┌─ Records to process

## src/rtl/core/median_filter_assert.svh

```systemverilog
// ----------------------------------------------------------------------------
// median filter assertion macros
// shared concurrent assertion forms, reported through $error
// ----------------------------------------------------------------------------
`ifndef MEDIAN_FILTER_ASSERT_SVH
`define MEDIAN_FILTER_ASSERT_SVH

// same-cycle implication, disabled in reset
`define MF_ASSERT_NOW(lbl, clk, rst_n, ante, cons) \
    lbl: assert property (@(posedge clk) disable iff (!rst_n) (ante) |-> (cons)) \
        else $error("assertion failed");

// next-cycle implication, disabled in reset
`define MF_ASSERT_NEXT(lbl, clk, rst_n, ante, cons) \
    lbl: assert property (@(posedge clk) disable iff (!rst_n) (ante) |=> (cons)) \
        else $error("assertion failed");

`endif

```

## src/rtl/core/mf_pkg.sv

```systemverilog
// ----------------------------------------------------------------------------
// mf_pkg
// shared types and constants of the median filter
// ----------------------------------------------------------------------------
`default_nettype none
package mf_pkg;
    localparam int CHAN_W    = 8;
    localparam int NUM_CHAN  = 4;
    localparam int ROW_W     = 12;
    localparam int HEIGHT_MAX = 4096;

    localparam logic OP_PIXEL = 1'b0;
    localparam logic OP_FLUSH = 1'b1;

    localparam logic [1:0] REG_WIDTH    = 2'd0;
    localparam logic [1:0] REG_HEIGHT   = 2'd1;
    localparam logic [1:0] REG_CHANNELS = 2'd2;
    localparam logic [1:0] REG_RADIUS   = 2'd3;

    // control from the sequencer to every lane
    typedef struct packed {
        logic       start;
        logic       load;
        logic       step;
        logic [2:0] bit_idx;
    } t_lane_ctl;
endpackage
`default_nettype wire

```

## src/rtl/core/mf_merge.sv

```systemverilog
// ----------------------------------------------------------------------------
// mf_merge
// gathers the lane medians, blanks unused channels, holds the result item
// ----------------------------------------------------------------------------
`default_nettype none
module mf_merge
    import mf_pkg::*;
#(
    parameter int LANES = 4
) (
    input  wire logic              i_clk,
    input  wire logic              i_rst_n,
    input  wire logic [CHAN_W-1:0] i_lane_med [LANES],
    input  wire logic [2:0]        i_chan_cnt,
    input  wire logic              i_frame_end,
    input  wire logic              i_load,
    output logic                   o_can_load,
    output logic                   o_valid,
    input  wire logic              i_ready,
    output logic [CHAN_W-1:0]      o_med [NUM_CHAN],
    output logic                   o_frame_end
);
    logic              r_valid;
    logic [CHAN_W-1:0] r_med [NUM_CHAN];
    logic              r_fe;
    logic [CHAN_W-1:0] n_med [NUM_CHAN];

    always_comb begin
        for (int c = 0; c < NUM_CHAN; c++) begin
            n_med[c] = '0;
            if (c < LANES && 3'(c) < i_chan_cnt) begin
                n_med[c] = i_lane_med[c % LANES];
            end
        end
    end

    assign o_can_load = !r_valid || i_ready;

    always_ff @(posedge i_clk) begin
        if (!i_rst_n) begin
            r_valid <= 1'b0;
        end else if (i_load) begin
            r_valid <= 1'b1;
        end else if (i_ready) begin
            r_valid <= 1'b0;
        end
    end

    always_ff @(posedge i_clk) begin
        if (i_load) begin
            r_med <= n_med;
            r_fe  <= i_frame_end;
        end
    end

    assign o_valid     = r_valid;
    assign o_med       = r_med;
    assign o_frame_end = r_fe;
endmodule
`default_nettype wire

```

└─

About this task:
Your reply should be the number of lines in the entries that contain "ante", nothing more.

Reply to the task:
4